■ Task goal
Pull every line that includes the word "infnan" out of the data below and copy it.

[Entries provided Boundary: Start]

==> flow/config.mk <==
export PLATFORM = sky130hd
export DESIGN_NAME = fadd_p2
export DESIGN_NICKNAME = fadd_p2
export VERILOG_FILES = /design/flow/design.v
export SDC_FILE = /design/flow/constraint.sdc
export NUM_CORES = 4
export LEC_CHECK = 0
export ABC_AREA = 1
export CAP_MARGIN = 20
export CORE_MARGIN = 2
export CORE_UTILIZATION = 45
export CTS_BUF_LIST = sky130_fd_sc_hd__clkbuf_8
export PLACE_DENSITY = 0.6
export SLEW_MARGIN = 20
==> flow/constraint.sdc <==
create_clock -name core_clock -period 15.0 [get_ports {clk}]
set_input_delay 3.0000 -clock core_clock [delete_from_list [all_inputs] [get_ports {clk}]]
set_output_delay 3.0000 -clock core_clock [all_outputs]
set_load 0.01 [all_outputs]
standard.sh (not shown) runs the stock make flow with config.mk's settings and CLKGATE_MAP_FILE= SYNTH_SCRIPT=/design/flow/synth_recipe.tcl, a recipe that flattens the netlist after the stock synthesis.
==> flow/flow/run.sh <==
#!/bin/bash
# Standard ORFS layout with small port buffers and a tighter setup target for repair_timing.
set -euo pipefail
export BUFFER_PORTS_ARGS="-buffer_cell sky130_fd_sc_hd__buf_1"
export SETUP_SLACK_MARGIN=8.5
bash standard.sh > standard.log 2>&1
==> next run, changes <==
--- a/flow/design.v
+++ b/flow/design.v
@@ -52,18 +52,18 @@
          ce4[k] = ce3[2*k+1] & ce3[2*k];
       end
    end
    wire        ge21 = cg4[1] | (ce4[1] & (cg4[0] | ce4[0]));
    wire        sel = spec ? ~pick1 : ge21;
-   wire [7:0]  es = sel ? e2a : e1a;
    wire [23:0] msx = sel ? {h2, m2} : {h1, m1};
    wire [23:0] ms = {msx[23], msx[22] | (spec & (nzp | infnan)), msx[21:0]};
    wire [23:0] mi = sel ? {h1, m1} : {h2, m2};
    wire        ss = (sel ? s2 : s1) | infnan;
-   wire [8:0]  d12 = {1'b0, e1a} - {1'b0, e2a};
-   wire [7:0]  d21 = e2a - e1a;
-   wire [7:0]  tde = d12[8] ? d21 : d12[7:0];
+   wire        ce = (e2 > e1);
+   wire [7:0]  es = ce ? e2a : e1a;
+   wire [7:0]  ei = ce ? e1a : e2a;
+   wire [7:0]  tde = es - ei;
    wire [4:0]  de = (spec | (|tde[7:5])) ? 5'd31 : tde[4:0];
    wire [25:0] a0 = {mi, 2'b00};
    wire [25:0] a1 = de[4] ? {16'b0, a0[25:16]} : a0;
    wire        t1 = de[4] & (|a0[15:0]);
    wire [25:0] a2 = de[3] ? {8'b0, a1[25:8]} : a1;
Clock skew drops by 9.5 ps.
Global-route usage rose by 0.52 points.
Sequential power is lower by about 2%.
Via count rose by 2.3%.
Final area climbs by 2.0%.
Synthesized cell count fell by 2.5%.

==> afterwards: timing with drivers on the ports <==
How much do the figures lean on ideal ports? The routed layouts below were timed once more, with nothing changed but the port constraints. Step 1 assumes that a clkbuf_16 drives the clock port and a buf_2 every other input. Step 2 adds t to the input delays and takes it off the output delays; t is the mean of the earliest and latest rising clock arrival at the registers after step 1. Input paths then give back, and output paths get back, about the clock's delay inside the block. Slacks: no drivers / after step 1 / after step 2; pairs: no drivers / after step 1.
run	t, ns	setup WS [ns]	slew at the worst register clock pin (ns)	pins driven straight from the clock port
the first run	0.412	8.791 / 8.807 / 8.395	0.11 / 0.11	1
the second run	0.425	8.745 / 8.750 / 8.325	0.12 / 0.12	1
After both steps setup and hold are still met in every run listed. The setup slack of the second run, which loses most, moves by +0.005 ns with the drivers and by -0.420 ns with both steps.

[Entries provided Boundary: End]
[Entries provided Boundary: Start]

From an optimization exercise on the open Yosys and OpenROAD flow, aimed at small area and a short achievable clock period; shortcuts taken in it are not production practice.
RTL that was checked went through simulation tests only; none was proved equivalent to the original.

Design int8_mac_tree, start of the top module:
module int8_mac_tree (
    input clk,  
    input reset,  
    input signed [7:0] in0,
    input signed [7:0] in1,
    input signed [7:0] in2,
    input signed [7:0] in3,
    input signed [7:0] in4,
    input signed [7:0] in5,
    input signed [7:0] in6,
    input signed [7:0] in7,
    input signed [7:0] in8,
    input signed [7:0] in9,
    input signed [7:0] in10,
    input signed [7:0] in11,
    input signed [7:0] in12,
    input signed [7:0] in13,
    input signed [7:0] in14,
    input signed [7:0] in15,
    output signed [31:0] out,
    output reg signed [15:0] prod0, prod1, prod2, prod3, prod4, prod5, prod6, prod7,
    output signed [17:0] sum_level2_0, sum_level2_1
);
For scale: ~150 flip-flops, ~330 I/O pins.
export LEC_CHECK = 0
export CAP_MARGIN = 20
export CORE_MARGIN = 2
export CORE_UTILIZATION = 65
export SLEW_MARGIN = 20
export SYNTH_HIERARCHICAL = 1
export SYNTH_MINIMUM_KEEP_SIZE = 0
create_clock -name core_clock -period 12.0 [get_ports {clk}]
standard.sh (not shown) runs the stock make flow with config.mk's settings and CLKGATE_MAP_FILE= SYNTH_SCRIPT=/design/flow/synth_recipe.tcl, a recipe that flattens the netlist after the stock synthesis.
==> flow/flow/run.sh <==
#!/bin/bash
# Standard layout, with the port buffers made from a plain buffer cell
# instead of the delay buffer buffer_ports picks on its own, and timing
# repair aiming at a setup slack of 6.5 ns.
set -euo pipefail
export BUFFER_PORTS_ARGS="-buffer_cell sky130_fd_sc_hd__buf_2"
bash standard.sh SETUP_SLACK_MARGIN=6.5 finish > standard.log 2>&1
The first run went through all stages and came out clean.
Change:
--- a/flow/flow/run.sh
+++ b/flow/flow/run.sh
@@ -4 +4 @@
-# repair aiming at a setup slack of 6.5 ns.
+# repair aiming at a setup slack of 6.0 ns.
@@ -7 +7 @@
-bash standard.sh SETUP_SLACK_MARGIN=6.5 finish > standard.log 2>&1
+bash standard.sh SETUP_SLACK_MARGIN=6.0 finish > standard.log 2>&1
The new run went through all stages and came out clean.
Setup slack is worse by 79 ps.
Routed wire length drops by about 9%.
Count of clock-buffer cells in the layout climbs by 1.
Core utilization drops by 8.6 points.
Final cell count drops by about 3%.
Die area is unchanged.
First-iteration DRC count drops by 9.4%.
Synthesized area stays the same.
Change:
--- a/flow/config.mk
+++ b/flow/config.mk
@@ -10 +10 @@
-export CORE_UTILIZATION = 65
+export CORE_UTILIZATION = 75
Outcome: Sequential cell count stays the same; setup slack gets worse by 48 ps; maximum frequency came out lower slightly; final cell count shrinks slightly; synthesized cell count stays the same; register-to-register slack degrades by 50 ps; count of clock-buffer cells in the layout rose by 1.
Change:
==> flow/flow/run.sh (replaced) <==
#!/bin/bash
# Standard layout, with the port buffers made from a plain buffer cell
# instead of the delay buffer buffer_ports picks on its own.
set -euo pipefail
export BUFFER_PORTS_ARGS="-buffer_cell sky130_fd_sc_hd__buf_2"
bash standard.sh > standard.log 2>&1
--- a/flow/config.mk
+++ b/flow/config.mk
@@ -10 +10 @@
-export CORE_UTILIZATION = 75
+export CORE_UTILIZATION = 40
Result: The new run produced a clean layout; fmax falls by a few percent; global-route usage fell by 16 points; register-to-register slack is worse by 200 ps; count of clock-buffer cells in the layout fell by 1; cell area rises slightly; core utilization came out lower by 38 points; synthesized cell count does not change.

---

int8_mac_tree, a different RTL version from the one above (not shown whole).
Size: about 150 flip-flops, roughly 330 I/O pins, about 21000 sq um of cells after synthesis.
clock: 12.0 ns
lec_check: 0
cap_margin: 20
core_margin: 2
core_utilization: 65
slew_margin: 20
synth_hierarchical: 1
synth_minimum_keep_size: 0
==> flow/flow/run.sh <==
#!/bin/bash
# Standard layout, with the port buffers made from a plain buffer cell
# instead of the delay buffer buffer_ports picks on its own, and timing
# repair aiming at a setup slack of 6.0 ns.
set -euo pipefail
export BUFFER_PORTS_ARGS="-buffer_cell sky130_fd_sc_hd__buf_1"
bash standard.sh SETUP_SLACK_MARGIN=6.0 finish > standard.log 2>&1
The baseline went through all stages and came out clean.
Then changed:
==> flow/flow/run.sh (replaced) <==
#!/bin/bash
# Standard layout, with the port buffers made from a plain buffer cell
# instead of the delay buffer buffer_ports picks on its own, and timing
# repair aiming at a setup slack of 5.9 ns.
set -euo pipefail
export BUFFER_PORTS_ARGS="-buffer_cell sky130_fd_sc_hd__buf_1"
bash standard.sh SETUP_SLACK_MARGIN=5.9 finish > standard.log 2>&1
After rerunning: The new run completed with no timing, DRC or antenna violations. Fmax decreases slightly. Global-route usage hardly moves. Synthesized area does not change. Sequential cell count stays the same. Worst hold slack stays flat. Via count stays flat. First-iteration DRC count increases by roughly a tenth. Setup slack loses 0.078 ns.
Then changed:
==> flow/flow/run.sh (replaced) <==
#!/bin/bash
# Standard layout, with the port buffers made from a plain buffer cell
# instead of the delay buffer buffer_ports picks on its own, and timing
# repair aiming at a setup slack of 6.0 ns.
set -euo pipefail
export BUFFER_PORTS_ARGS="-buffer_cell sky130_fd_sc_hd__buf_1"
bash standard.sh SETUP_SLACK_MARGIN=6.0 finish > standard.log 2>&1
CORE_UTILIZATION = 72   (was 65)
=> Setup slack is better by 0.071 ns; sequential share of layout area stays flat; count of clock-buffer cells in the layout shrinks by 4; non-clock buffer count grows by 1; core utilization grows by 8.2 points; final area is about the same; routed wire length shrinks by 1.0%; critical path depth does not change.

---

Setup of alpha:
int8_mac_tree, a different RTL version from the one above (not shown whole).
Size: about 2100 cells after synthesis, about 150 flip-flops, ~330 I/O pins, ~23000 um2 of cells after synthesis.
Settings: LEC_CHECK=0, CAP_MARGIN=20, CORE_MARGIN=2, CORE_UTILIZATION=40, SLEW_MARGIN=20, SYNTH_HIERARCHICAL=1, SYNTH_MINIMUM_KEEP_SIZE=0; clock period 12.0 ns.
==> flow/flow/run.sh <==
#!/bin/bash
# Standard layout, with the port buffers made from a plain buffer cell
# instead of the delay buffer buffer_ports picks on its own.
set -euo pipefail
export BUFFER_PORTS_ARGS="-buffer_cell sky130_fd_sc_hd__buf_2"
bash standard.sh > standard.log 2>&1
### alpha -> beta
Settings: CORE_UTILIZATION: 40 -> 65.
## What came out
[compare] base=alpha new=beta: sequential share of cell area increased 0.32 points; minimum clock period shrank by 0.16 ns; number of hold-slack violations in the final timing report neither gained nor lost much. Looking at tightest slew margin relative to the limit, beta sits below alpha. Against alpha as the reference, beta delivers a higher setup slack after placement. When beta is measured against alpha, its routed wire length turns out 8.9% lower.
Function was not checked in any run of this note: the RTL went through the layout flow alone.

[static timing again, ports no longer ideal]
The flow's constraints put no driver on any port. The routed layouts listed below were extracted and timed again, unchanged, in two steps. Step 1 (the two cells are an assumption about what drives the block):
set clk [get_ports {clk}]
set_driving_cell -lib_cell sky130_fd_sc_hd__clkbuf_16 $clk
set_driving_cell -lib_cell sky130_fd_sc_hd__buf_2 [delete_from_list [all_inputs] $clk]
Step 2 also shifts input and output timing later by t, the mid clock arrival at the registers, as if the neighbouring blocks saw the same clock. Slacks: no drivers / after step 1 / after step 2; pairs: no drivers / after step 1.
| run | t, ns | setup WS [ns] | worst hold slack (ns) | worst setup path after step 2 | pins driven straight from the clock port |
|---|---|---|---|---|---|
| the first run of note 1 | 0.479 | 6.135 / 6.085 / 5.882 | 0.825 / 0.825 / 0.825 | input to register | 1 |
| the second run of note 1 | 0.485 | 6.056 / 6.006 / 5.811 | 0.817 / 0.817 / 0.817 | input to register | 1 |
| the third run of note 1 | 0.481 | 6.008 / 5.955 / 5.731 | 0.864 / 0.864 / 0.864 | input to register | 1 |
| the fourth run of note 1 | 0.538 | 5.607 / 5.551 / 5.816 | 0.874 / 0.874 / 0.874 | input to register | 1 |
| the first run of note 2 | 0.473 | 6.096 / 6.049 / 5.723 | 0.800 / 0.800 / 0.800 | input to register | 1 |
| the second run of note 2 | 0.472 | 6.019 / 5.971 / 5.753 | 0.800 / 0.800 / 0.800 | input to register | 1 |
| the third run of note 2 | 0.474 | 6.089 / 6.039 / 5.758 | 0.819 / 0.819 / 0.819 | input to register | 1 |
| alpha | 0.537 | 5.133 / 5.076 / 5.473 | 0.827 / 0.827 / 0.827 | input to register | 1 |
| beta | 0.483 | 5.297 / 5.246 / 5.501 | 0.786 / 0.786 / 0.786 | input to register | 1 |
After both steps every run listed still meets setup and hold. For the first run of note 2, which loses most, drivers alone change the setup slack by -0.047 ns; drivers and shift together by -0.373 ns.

[Entries provided Boundary: End]

■ Solution to this problem
    wire [23:0] ms = {msx[23], msx[22] | (spec & (nzp | infnan)), msx[21:0]};
    wire        ss = (sel ? s2 : s1) | infnan;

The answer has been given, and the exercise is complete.